E il programma non va oltre quello annunciato, l’agenda del ministro – dicono dal suo entourage – è fitta. Non ha tempo per una visita a Sara Scarpulla la madre di Matteo Vinci, il giovane biologo ucciso l’anno scorso da un’autobomba del clan Mancuso, perché reo di non voler cedere loro dei terreni. Non ha tempo neanche per un rapido passaggio sulla strada a un passo dal paese, dove il ragazzo è saltato in aria. Addirittura, sembra non avere neanche il tempo di accennare alla vicenda, mentre afferma «i tanti Mancuso che ci sono in giro per l’Italia vanno arrestati. Sono cinquemila i beni confiscati in Calabria. La battaglia contro contro la mafia si vince casa per casa, bene confiscato per bene confiscato”. E rivendica “questo è il governo che più ha fatto contro le mafie”.

Vittime dei clan come Sara Scarpulla, che da tempo chiede protezione contro le mai cessate angherie dei Mancuso, devono però piantarsi di fronte al Municipio ad attendere il ministro, dribblare la folla che invoca un selfie o una stretta di mano, prima di riuscire a chiedere un incontro. Sara Scarpulla alla fine lo ha fatto, ma di malavoglia. “Doveva essere lui ad andare da Matteo” si lamenta, arrabbiata, mentre attende di parlarci. “Gli voglio chiedere se è venuto qui a visitare edifici o se davvero vuole stare vicino a chi subisce le angherie della mafia. Al momento non sta facendo niente” dice prima di essere ricevuta per un brevissimo incontro, all’interno delle stanze del Comune e lontano dalle telecamere. “Gli ho raccontato quello che è successo” dice la signora poco dopo “mi è sembrato attento”. Niente di più.
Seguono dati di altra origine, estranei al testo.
This is an optimization exercise on Yosys and OpenROAD, whose aim is a short achievable clock period and few clock cycles, not a production implementation.
In this exercise RTL edits were held to simulation tests only and were not proved equivalent to the original.
The clock port is modelled as an ideal driver; clocking choices that lean on that would not hold on a real chip.
Power and IR drop assume default switching activity.

==> flow/design.v (excerpt) <==
module mips #(parameter BLO = 16,    
              parameter BLL = 4,     
              parameter BHL = 4)     
            (input         clk, reset,
            output [31:0] pc,
            input  [31:0] instr,
            output        memwrite,
            output [31:0] memaddr,
            output [31:0] memwritedata,
            input  [31:0] memreaddata);
  reg  [31:0] pcF;
  reg  [31:0] rasF;        
  reg  [31:0] rasC;        
  reg  [31:0] instrD;
  reg  [31:0] pc4D;        
  reg  [31:0] rasD;        
  reg         predTD;      
  reg         bmissD;      
  reg  [31:0] btgtD;       
  reg         bcD;         
  reg         rsZD, rtZD;  
  reg  [31:0] rv1D, rv2D;  
  reg         fEsD, fEtD, fMsD, fMtD, fWsD, fWtD;
  reg  [31:0] aE, bE, wdE;
  reg  [31:0] altE;        
  reg  [4:0]  selE;        
  reg         sltsE;       
  reg         jrE, jalE;
  reg         misEqE, misNeE;   
  reg         regwriteE, memtoregE, memwriteE;
  reg  [4:0]  wrE;
  reg  [31:0] aluoutM, wdM;
  reg         regwriteM, memtoregM, memwriteM;
  reg  [4:0]  wrM;
  reg  [31:0] resW;
  reg         regwriteW;
  reg  [4:0]  wrW;
  reg  [31:1] weW;         
  wire [31:0] aluoutE;
  wire        redirect;    
  wire [31:0] redirpc;
  wire        stall;       
  wire        redirectD;   
  wire [31:0] pcD_fix;     
  wire [31:0] btrueD;      
  assign pc = pcF;
  wire [5:0] opF = instr[31:26];
  wire isJF   = (opF == 6'b000010);
  wire isJALF = (opF == 6'b000011);
  wire isBEQF = (opF == 6'b000100);
  wire isBNEF = (opF == 6'b000101);
  ...
Size: about 6400 cells after synthesis, ~76000 um^2 of cells after synthesis.
clock: 7.5 ns
lec_check: 0
abc_clock_period_in_ps: 3000
cap_margin: 20
core_margin: 2
core_utilization: 50
setup_slack_margin: 4.5
slew_margin: 20
standard.sh (not shown) runs the stock make flow with config.mk's settings and CLKGATE_MAP_FILE= SYNTH_SCRIPT=/design/flow/synth_recipe.tcl, a recipe that flattens the netlist after the stock synthesis.
==> flow/flow/run.sh <==
#!/bin/bash
# Layout flow: the standard ORFS flow (standard.sh) with these changes:
#  - synthesis leaves adders to abc (ADDER_MAP_FILE empty) instead of
#    mapping them to the library's full/half adder cells, which cut the
#    carry paths into pieces abc times on their own, and abc maps with
#    flow/abc.script (one choice-computing pass and a delay-oriented
#    mapping, instead of five restructuring rounds); everything else in
#    synthesis (and so every register) is as standard.sh makes it,
#  - the port buffers are plain sky130_fd_sc_hd__buf_4 cells (buffer_ports
#    otherwise picks a clkdlybuf4s50 delay cell, about 0.5 ns slow), and
#  - the delay cells are added to the don't-use list, so timing repair does
#    not size buffers into them, and
#  - after clock tree synthesis, flow/post_cts.tcl gives the registers that
#    drive output ports a stronger flip-flop and the port buffers a
#    stronger buffer (ORFS's POST_CTS_TCL hook).
# Each step's full output goes to a log file of its own here.
set -euo pipefail

# the platform's own don't-use list
PLAT_CFG="$FLOW_HOME/platforms/$FLOW_PLATFORM/config.mk"
DU=$(awk '/^export DONT_USE_CELLS \+= *\\/{on=1; next} on{ line=$0; cont=sub(/\\[ \t]*$/, "", line); printf "%s ", line; if (!cont) on=0 }' "$PLAT_CFG" | xargs)
DLY="sky130_fd_sc_hd__clkdlybuf4s15_1 sky130_fd_sc_hd__clkdlybuf4s15_2 sky130_fd_sc_hd__clkdlybuf4s18_1 sky130_fd_sc_hd__clkdlybuf4s18_2 sky130_fd_sc_hd__clkdlybuf4s25_1 sky130_fd_sc_hd__clkdlybuf4s25_2 sky130_fd_sc_hd__clkdlybuf4s50_1 sky130_fd_sc_hd__clkdlybuf4s50_2 sky130_fd_sc_hd__dlygate4sd1_1 sky130_fd_sc_hd__dlygate4sd2_1 sky130_fd_sc_hd__dlygate4sd3_1 sky130_fd_sc_hd__dlymetal6s2s_1 sky130_fd_sc_hd__dlymetal6s4s_1 sky130_fd_sc_hd__dlymetal6s6s_1"
echo "platform don't-use: $DU" > flow_dont_use.log
echo "added: $DLY" >> flow_dont_use.log

# synthesis as the standard flow makes it (synth_recipe.tcl), but with no
# adder cells and with abc's script replaced by flow/abc.script
ABC_SCRIPT="$PWD/flow/abc.script"
{
  head -n 1 synth_recipe.tcl
  echo "proc abc {args} { set i [lsearch -exact \$args -script]; if {\$i >= 0} { lset args [expr {\$i + 1}] {$ABC_SCRIPT} }; yosys abc {*}\$args }"
  tail -n +2 synth_recipe.tcl
} > flow_synth.tcl
bash standard.sh "ADDER_MAP_FILE=" "SYNTH_SCRIPT=$PWD/flow_synth.tcl" synth > flow_synth.log 2>&1

# the rest of the layout
POST_CTS_TCL="$PWD/flow/post_cts.tcl" bash standard.sh "DONT_USE_CELLS=$DU $DLY" \
  "BUFFER_PORTS_ARGS=-buffer_cell sky130_fd_sc_hd__buf_4" finish > flow_layout.log 2>&1
Other scripts of this flow, unchanged in this note and not shown: flow/flow/abc.script, flow/flow/post_cts.tcl
Testbench counts at the start, summed over its fixed seeds: cycles 18,690.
In pubblico invece, Salvini snocciola numeri e promesse. «In Calabria sono arrivati 177 agenti, e altri 156 arriveranno entro aprile 2020. Quindi sono più di 300 uomini» comunica Salvini. A Reggio, la capitale della ‘ndrangheta secondo l’ultima relazione della Dna, dove inutilmente da tempo i magistrati si sgolano nel chiedere nuovi giudici, nuovo personale amministrativo, nuovi investigatori, non si è visto nessuno. La procura dovrà attendere il prossimo giro e
“consolarsi” con l’ennesimo comitato per l’ordine e la sicurezza pubblica di Ferragosto. “Sarebbe più comodo farlo a Roma come da tradizione – dice Salvini – ma l’anno scorso lo abbiamo fatto in Calabria e torneremo qui”. Dove, non è dato sapere, almeno per il momento. Un’altra visita, il ministro la programma nel vibonese perché “è la provincia più complicata d’Italia”.
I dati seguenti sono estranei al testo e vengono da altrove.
Background: an optimization exercise with open tools, aiming at small area. Do not read the settings as production practice.
No run shown here included a check of the RTL's function; only the layout flow was run.
Power and IR drop assume default switching activity.

===== flow/design.v =====
module transmitter
(
    input tx_en,
    input [7:0] data,
    input arst_n,
    input rst,
    input clk,
    output TX,
    output busy,
    output reg done
);
localparam [13:0] BAUD_LOAD = 14'b10101010101010;
localparam [13:0] BAUD_LAST = 14'b10010011111001;
reg [13:0] baud;
wire tick = (baud == BAUD_LAST);
reg [9:0] frame;
reg fin;  
wire upper_zero = ~|frame[9:1];
wire sending = ~upper_zero | frame[0];
wire last = upper_zero & frame[0];
wire start = ~sending & ~fin & tx_en;
assign TX = frame[0] | upper_zero;
assign busy = sending | (~fin & tx_en);
always @(posedge clk) begin
    if (start | tick)
        baud <= BAUD_LOAD;
    else
        baud <= {~baud[12:0], baud[13] ^ baud[12]};
end
always @(posedge clk or negedge arst_n) begin
    if (~arst_n) begin
        frame <= 10'b0;
        fin <= 1'b0;
        done <= 1'b0;
    end else if (rst) begin
        frame <= 10'b0;
        fin <= 1'b0;
        done <= 1'b0;
    end else begin
        if (start)
            frame <= {1'b1, data, 1'b0};
        else if (tick)
            frame <= frame >> 1;
        fin <= tick & last;
        done <= done | fin;
    end
end
endmodule
module receiver
(
    input clk,
    input rst,
    input arst_n,
    input rx_en,
    input RX,
    output busy,
    output reg done,
    output reg err,
    output [7:0] data
);
localparam [13:0] BAUD_LOAD  = 14'b10101010101010;
localparam [13:0] BAUD_START = 14'b10101010101011;
localparam [13:0] BAUD_LAST  = 14'b10010011111001;
localparam [3:0] S_IDLE = 4'd0;
localparam [3:0] S_FIRST = 4'd5;
localparam [3:0] S_FIN = 4'd15;
reg [13:0] baud;
reg [3:0] st;
reg [9:0] sipo;
reg rx_s1, rx_s2;  
wire tick = (baud == BAUD_LAST);
wire idle = (st == S_IDLE);
wire fin = (st == S_FIN);
wire receiving = ~idle & ~fin;
wire start = idle & rx_s2 & ~rx_s1 & rx_en;
wire sample = receiving & tick;
assign busy = receiving | start;
assign data = sipo[7:0];
always @(posedge clk) begin
    if (rst) begin
        rx_s1 <= 1'b1;
        rx_s2 <= 1'b1;
    end else begin
        rx_s1 <= RX;
        rx_s2 <= rx_s1;
    end
end
always @(posedge clk) begin
    if (start)
        baud <= BAUD_START;
    else if (tick)
        baud <= BAUD_LOAD;
    else
        baud <= {~baud[12:0], baud[13] ^ baud[12]};
end
always @(posedge clk or negedge arst_n) begin
    if (~arst_n) begin
        st <= S_IDLE;
        sipo <= 10'b0;
        done <= 1'b0;
        err <= 1'b0;
    end else if (rst) begin
        st <= S_IDLE;
        sipo <= 10'b0;
        done <= 1'b0;
        err <= 1'b0;
    end else begin
        if (start)
            st <= S_FIRST;
        else if (sample | fin)
            st <= st + 4'd1;
        if (sample)
            sipo <= {RX, sipo[9:1]};
        if (fin) begin
            done <= done | sipo[9];
            err <= err | ~sipo[9];
        end
    end
end
endmodule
Ad attenderlo, mentre passa da un palazzo all’altro non c’è la folla delle grandi occasioni. I più sono militanti dei circoli della Lega del vibonese e fra loro si mischia anche un contestatore che con tono polemico canta “parole, parole, parole”. Il ministro lo liquida con una battuta, “è pure intonato”, mentre un carabiniere batte sulla spalla del polemico cantante e gli impone di smettere.
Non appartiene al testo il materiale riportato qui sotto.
Background: an optimization exercise with open tools, aiming at small area, a short achievable clock period and few clock cycles. Do not read the settings as production practice.
Only simulation tests tie the RTL to the original design; equivalence was not proved.
Power and IR drop assume default switching activity.

==> flow/design.v (outline; a module is shown in full before it is edited, if it fits) <==
// module alu: 68 lines
// module bus_if: 124 lines
// module ctrl: 172 lines
// module decoder: 250 lines
// module ex_reg: 91 lines
// module ex_stage: 69 lines
// module gpr: 30 lines
// module id_reg: 77 lines
// module id_stage: 111 lines
// module if_reg: 37 lines
// module if_stage: 66 lines
// module mem_ctrl: 47 lines
// module mem_reg: 67 lines
// module mem_stage: 109 lines
// module cpu: 264 lines
module cpu (
    input  wire                   clk,             
    input  wire                   reset,           
    input  wire [31:0]    if_bus_rd_data,  
    input  wire                   if_bus_rdy_n,     
    input  wire                   if_bus_grant_n,    
    output wire                   if_bus_req_n,     
    output wire [29:0]    if_bus_addr,     
    output wire                   if_bus_as_n,      
    output wire                   if_bus_rw,       
    output wire [31:0]    if_bus_wr_data,  
    input  wire [31:0]    mem_bus_rd_data, 
    input  wire                   mem_bus_rdy_n,    
    input  wire                   mem_bus_grant_n,   
    output wire                   mem_bus_req_n,    
    output wire [29:0]    mem_bus_addr,    
    output wire                   mem_bus_as_n,     
    output wire                   mem_bus_rw,      
    output wire [31:0]    mem_bus_wr_data, 
    input  wire [8-1:0] cpu_irq,
    input  wire [31:0]    if_spm_rd_data,
    output wire [11:0]     if_spm_addr,
    output wire                   if_spm_as_n,
    output wire                   if_spm_rw,
    output wire [31:0]    if_spm_wr_data,
    input  wire [31:0]    mem_spm_rd_data,
    output wire [11:0]     mem_spm_addr,
    output wire                   mem_spm_as_n,
    output wire                   mem_spm_rw,
    output wire [31:0]    mem_spm_wr_data
);
  // ...
==> flow/run.sh <==
#!/bin/bash
# synth_recipe.tcl (not shown) runs the flow's synth.tcl, then flattens the netlist and writes it again
# the make line also repeats each setting of config.mk as NAME=value (left out here)
make -C /OpenROAD-flow-scripts/flow DESIGN_CONFIG=/design/flow/config.mk WORK_HOME=/design/flow/orfs CLKGATE_MAP_FILE= SYNTH_SCRIPT=/design/flow/synth_recipe.tcl finish
==> flow/config.mk <==
export PLATFORM = sky130hd
export DESIGN_NAME = cpu
export DESIGN_NICKNAME = cpu
export VERILOG_FILES = /design/flow/design.v
export SDC_FILE = /design/flow/constraint.sdc
export NUM_CORES = 4
export LEC_CHECK = 0
export CAP_MARGIN = 20
export CORE_MARGIN = 2
export CORE_UTILIZATION = 30
export SLEW_MARGIN = 20
==> flow/constraint.sdc <==
create_clock -name core_clock -period 12.0 [get_ports {clk}]
set_input_delay 2.4000 -clock core_clock [delete_from_list [all_inputs] [get_ports {clk}]]
set_output_delay 2.4000 -clock core_clock [all_outputs]
set_load 0.01 [all_outputs]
Una nota indigesta, magari non prevista dal Viminale, al pari degli accenni “alla crescita che viene dall’integrazione” del presidente dell’associazione assegnataria della villetta, don Ennio Stamile, “albanese di Calabria, di quella comunità che 500 anni fa si è stabilita qui e ha contribuito alla crescita di questa terra”. E forse anche di quel carabiniere dalla pelle scura che, inappuntabile nella sua divisa, lo ha salutato mentre usciva dal Comune e andata via.